The British beauty firm is alleging that the online retailer allowed consumers to search for their items on in its website, with customer searches for Lush returning results for “similar products.”
Lush does not allow Amazon to retail their products on its site, but this kind of search often returns results for cosmetics produced by the UK company’s competitors, causing Lush to allege that Amazon are infringing on their trademarks.
Lush has also stated that Amazon is practicing “piracy capitalism” and exploiting companies and countries with its business model.
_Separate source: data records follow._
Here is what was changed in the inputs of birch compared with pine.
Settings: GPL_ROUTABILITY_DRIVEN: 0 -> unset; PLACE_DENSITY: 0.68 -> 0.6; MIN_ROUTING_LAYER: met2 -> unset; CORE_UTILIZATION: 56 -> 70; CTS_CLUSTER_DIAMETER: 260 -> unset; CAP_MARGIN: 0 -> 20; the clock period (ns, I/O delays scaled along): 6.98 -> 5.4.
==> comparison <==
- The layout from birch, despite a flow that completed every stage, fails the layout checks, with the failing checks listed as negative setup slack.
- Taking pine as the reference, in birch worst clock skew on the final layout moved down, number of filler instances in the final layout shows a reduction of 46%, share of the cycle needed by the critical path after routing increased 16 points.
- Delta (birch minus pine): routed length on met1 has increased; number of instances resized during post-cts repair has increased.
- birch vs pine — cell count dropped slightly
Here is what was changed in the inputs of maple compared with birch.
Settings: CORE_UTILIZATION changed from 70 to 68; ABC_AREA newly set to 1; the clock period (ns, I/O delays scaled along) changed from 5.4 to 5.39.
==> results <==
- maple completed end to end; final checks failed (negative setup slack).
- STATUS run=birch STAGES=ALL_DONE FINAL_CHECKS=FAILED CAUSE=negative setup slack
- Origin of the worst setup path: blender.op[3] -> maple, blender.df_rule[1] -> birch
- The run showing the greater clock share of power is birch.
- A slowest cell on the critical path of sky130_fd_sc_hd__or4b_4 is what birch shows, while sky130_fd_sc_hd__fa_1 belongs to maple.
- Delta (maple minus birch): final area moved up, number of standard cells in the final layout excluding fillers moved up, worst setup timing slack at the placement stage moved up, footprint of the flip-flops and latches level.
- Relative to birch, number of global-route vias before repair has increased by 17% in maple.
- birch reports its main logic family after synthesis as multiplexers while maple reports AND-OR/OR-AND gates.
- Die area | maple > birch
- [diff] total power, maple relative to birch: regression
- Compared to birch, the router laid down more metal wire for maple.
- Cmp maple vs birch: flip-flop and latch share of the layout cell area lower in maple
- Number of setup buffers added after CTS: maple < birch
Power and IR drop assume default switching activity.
job 3684:
// syntropy_core
module syntropy_core #(
    parameter DATA_WIDTH = 16,
    parameter ADDR_WIDTH = 8,
    parameter THRESHOLD_DEFAULT = 16'hE666,   
    parameter LEARNING_RATE = 16'h0019,      
    parameter MAX_ITERATIONS = 8'd10
)(
    input wire clk,
    input wire rst_n,
    input wire [DATA_WIDTH-1:0] voltage_drift,     
    input wire [DATA_WIDTH-1:0] packet_loss,       
    input wire [DATA_WIDTH-1:0] temp_variance,     
    input wire [DATA_WIDTH-1:0] phase_jitter,      
    input wire [DATA_WIDTH-1:0] threshold,         
    input wire enable_learning,                    
    input wire mesh_broadcast_en,                  
    output reg stable,                             
    output reg [DATA_WIDTH-1:0] flux_value,        
    output reg [DATA_WIDTH-1:0] correction_vector,  
    output reg [DATA_WIDTH-1:0] optimized_params,  
    output reg learning_active,                    
    output reg mesh_broadcast_req,                 
    input wire [DATA_WIDTH-1:0] mesh_flux_in,      
    input wire [DATA_WIDTH-1:0] mesh_correction_in,  
    input wire mesh_valid_in,                      
    output reg [DATA_WIDTH-1:0] mesh_flux_out,     
    output reg [DATA_WIDTH-1:0] mesh_correction_out,  
    output reg mesh_valid_out,                     
    output reg [7:0] iteration_count,              
    output reg [3:0] state,                        
    output reg error_flag                          
);
For scale: about 200 flip-flops, about 210 I/O pins, roughly 19000 um^2 of cells after synthesis.
Settings: LEC_CHECK=0, CAP_MARGIN=20, CORE_MARGIN=2, CORE_UTILIZATION=71, MAX_ROUTING_LAYER=met4, SETUP_SLACK_MARGIN=2.96, SLEW_MARGIN=20; clock period 10.5 ns.
run.sh (not shown) runs the stock make flow with config.mk's settings and CLKGATE_MAP_FILE=.
The flow ended early for job 3684: it failed with a tool error in global routing.
The following lists how job 6044 was set up differently from job 3684:
Settings: CORE_UTILIZATION changed from 71 to 66; SETUP_SLACK_MARGIN removed (was 2.96).
## What came out
| job 6044 | all stages done | FAIL | negative setup slack |
Post-cts repair resize count, job 6044 and job 3684: higher on job 3684
Die height, job 6044 vs job 3684: up by a few percent
Against job 3684, job 6044 reports a floorplan utilization that is lower.
Taking job 3684 over job 6044, the half-perimeter wire length of the detailed placement result ratio works out to 1.06.
Re total cell area at the placement stage: job 6044 and job 3684 aren't equal, and the lower value belongs to job 6044.
Changes observed in job 6044 relative to job 3684: worst setup timing slack at the placement stage went down; die area rose by about 7%; post-CTS setup buffer count shrank by 29.
For job 1802, these inputs were changed with respect to job 6044:
Settings: MAX_ROUTING_LAYER removed (was met4); CORE_UTILIZATION changed from 66 to 41; the clock period (ns, I/O delays scaled along) changed from 10.5 to 12.4.
Notes after the runs:
When the final numbers for job 1802 and job 6044 were put side by side, the final total negative setup slack turned out to be smaller in job 6044.
Job 6044 had finished all stages when the layout checks came back failing, citing negative setup slack.
Job 1802 | stages: all done | timing, DRC, antenna: all pass
Final global-route overflow total came out exactly the same in job 1802 and job 6044.
Lower aggregate global-route resource usage among job 1802 and job 6044: job 1802
Job 6044 has lower total placed cells including tap cells than job 1802.
Here is what was changed in the inputs of job 678 compared with job 1802.
Settings: an added SETUP_SLACK_MARGIN of 2.25; a change of CORE_UTILIZATION from 41 to 55; a change of the clock period (ns, I/O delays scaled along) from 12.4 to 8.61.
### Flow results
In job 678 the implementation ran to completion but is not tape-out ready, as the final checks report negative setup slack.
Job 678: number of instances on the worst hold path is 1 higher than what job 1802 reported.
Taking job 678 over job 1802, the total die size ratio works out to 0.75.
[compare] base=job 1802 new=job 678: largest stage delay on the critical path moved down; final area increased about 25%; multi-input logic area went up 2600 um^2; final critical-path required period lower.


Starting RTL as in the previous note.
clock: 7.47 ns
lec_check: 0
abc_area: 1
cap_margin: 15
cell_pad_in_sites_global_placement: 1
core_aspect_ratio: 1.38
core_margin: 5
core_utilization: 33
gpl_routability_driven: 1
gpl_timing_driven: 0
hold_slack_margin: -0.03
min_routing_layer: met2
place_density_lb_addon: 0.07
setup_slack_margin: 0.55
slew_margin: 15
tns_end_percent: 10
The starting point completed and failed the layout checks on negative setup slack.
==> inputs of v16 <==
// TL_UART
module TL_UART #(
    parameter [15:0] C_DEFAULT_BAUD_RATE = 16'd868,
    parameter C_DEFAULT_TX_ON = 1,
    parameter C_DEFAULT_RX_ON = 1,
    parameter C_TILELINK_ID_WIDTH = 1
) (
    input  wire                           uart_clock_i,
    input  wire                           uart_reset_i,
    input  wire [                    2:0] uart_a_opcode,
    input  wire [                    2:0] uart_a_param,
    input  wire [                    2:0] uart_a_size,
    input  wire [C_TILELINK_ID_WIDTH-1:0] uart_a_source,
    input  wire [                   11:0] uart_a_address,
    input  wire [                    3:0] uart_a_mask,
    input  wire [                   31:0] uart_a_data,
    input  wire                           uart_a_corrupt,
    input  wire                           uart_a_valid,
    output wire                           uart_a_ready,
    output wire [                    2:0] uart_d_opcode,
    output wire [                    1:0] uart_d_param,
    output wire [                    2:0] uart_d_size,
    output wire [C_TILELINK_ID_WIDTH-1:0] uart_d_source,
    output wire                           uart_d_denied,
    output wire [                   31:0] uart_d_data,
    output wire                           uart_d_corrupt,
    output wire                           uart_d_valid,
    input  wire                           uart_d_ready,
    input  wire                           UART_RX,
    output wire                           UART_TX,
    output wire                           UART_RX_IRQ,
    output wire                           UART_TX_IRQ
);
  localparam AW = 12;
  localparam IW = C_TILELINK_ID_WIDTH;
  wire          a_ready;
  wire          a_valid;
  wire [   2:0] a_opcode;
  /*verilator lint_off UNUSED*/
  wire [   2:0] a_param;
  /*verilator lint_on UNUSED*/
  wire [   2:0] a_size;
  wire [IW-1:0] a_source;
  wire [  11:0] a_address;
  wire [   3:0] a_mask;
  wire [  31:0] a_data;
  wire          a_corrupt;
  wire          d_ready;
  reg  [   2:0] d_opcode_q;
  reg  [   1:0] d_param_q;
  reg  [   2:0] d_size_q;
  reg  [IW-1:0] d_source_q;
  reg           d_denied_q;
  ...
make LEC_CHECK=0 CAP_MARGIN=25 CORE_ASPECT_RATIO=0.97 CORE_MARGIN=2 CORE_UTILIZATION=72 CTS_CLUSTER_SIZE=14 MAX_ROUTING_LAYER=met5 PLACE_DENSITY=0.78 SETUP_SLACK_MARGIN=-0.24 SLEW_MARGIN=20 finish   # period 4.06 ns
run.sh (not shown) runs the stock make flow with config.mk's settings and CLKGATE_MAP_FILE=.
==> v22: changes against v16 <==
CAP_MARGIN = 20   (was 25)
CORE_ASPECT_RATIO = unset   (was 0.97)
CORE_UTILIZATION = 40   (was 72)
CTS_CLUSTER_SIZE = unset   (was 14)
MAX_ROUTING_LAYER = unset   (was met5)
PLACE_DENSITY = 0.6   (was 0.78)
SETUP_SLACK_MARGIN = unset   (was -0.24)
==> flow/constraint.sdc (replaced) <==
create_clock -name core_clock -period 8.0 [get_ports {uart_clock_i}]
set_input_delay 1.6000 -clock core_clock [delete_from_list [all_inputs] [get_ports {uart_clock_i}]]
set_output_delay 1.6000 -clock core_clock [all_outputs]
set_load 0.01 [all_outputs]
==> v18: changes against v16 <==
ABC_AREA = 1   (was unset)
CAP_MARGIN = 20   (was 25)
CORE_ASPECT_RATIO = unset   (was 0.97)
CORE_UTILIZATION = 68   (was 72)
CTS_CLUSTER_SIZE = unset   (was 14)
MAX_ROUTING_LAYER = unset   (was met5)
PLACE_DENSITY = 0.6   (was 0.78)
SETUP_SLACK_MARGIN = unset   (was -0.24)
==> flow/constraint.sdc (replaced) <==
create_clock -name core_clock -period 7.91 [get_ports {uart_clock_i}]
set_input_delay 1.5820 -clock core_clock [delete_from_list [all_inputs] [get_ports {uart_clock_i}]]
set_output_delay 1.5820 -clock core_clock [all_outputs]
set_load 0.01 [all_outputs]
==> notes <==
Between v18 and v22, the lower synthesized cell count is in v22 (gap about 60%, measured against v22).
Count of clock-buffer cells in the layout: v16 < v22 < v18.
The highest sequential share of layout area belongs to v16, the lowest to v18.
Power, lowest first: v18, v22, v16.
Synthesized area is the same in v16 and v22.
Of v18 and v16, v16 has the higher core utilization (gap 7.1 points).
Against v16, the global-route usage of v22 is lower by 15 points.
Of v18 and v16, v16 has the higher sequential power (gap 49%, measured against v16).
Die size: v22 > v18 > v16.

==> branch delta: inputs <==
TL_UART again, from the RTL that the note above started with.
clock: 2.63 ns
lec_check: 0
cap_margin: 15
core_aspect_ratio: 0.97
core_margin: 2
core_utilization: 72
cts_cluster_size: 39
hold_slack_margin: -0.1
max_routing_layer: met4
place_density: 0.65
setup_slack_margin: -0.26
slew_margin: 20
==> branch pepper (differences from branch delta) <==
Settings changed: CAP_MARGIN 15 to 20, CORE_ASPECT_RATIO 0.97 to default, CORE_UTILIZATION 72 to 70, CTS_CLUSTER_DIAMETER from default to 388, CTS_CLUSTER_SIZE 39 to default, HOLD_SLACK_MARGIN -0.1 to default, MAX_ROUTING_LAYER met4 to default, PLACE_DENSITY 0.65 to 0.95, SETUP_SLACK_MARGIN -0.26 to 0.67.
==> branch lagoon (differences from branch delta) <==
Settings changed: CAP_MARGIN 15 to 20, CORE_ASPECT_RATIO 0.97 to default, CORE_UTILIZATION 72 to 58, CTS_CLUSTER_SIZE 39 to default, HOLD_SLACK_MARGIN -0.1 to default, MAX_ROUTING_LAYER met4 to default, PLACE_DENSITY 0.65 to 0.6, SETUP_SLACK_MARGIN -0.26 to default.
==> flow/constraint.sdc (replaced) <==
create_clock -name core_clock -period 6.56 [get_ports {uart_clock_i}]
set_input_delay 1.3120 -clock core_clock [delete_from_list [all_inputs] [get_ports {uart_clock_i}]]
set_output_delay 1.3120 -clock core_clock [all_outputs]
set_load 0.01 [all_outputs]
==> qor summary <==
| metric | branch pepper | branch delta | branch lagoon |
|---|---|---|---|
| Outcome | aborted with a tool error | finished with violations | timing/DRC/antenna clean |
| Last stage reached | global routing (5_1_grt) | - | - |
| Reasons for failing layout checks | - | setup timing | - |
| Setup Buffers After CTS | 41 | 0 | 0 |
| R2R Path End | - | RX_WATERMARK_IRQ_q | tx_fifo_inst.fifo[19][1] |
| Topmost layer with routed signal wires | - | met4 | met4 |
| Final standard cell utilization of the core | - | 85.46% | 65.08% |
| Residual DRC | - | 0 | 0 |
| Non-clock inverter total of the final layout | - | 36 | 36 |
| Total CTS buffers | 69 | 70 | 72 |
| Reg-to-reg critical path startpoint | - | rx_fifo_inst.write_ptr[0] | skdbf_inst.held_vld |
| Max Cap Violations | - | 0 | 0 |
| X dimension of the die | 207.9 µm | 208.1 µm | 228.0 µm |
| Register-to-register path setup slack | - | -0.09 ns | 2.81 ns |
| Routed metal-1 wire length | - | 27900 µm | 26720 µm |
| Count of multi-input combinational gates | - | 1004 | 1004 |
| Worst Setup End Kind | - | flip-flop | flip-flop |
| Clk_skew | - | 0.03287 ns | 0.02285 ns |
| Logic share of the area | - | 25.70% | 26.99% |
| Setup Viol. Count Final | - | 81 | 0 |
| Layout Nets | - | 2189 | 1995 |
| Post-place instance area | 0.03159 mm² | 0.03172 mm² | 0.03020 mm² |
| Placed Cells | 2480 | 2531 | 2492 |
| Psw | - | 5.014 mW | 1.897 mW |
| Minimum setup slack in the final design | - | -0.09246 ns | 2.495 ns |
| Slowest cell on the critical path | - | sky130_fd_sc_hd__edfxtp_1 | sky130_fd_sc_hd__nor2_1 |
Power is estimated from default activity; no workload was simulated.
In a statement, a spokesperson from Lush commented to CosmeticsDesign-Europe.com:"We have trademarks that we have built a reputation on over many years around the world. Amazon has been buying Google and other search engine ad words for Lush and other Lush related terms. This is done to drive traffic to Amazon’s website which does not sell Lush products."
"When people get to Amazon’s site and search for Lush, they are shown a competitor’s product. This, on a website designed for speedy transactions, can lead to customers mistaking other company’s products as being from Lush... This is not a theoretical risk as actual real customers have said they have been misled."
Lush co-founder and co-majority owner Mark Constantine called Amazon's practices "piracy capitalism," telling the International Business Times in an interview: “They keep on forcing your hand and yet they don’t have a viable business model. The only way they can afford to run it is by not paying tax. If they had to behave in a more conventional way, they would struggle.”
Lush stated: "In response to our raising this with Amazon, they put us in touch with their sales team as if their infringement of our trademark would be best remedied by us doing business with them."
This is not the first time that the retail giant has gotten into hot water in its use of cosmetics firms' trademarks. Earlier this year, Dead Sea Premier Laboratories brought a lawsuit against Amazon for allegedly allowing their searches to return results from other firms when their company name was entered.
Guy Ophir, an attorney representing Dead Sea, commented to CosmeticsDesign-Europe.com: "Amazon was misleading the public to believe that a specific retailer is an official one selling directly from Premier, results in that customer receiving a defective product, eventually harming Premier's reputation."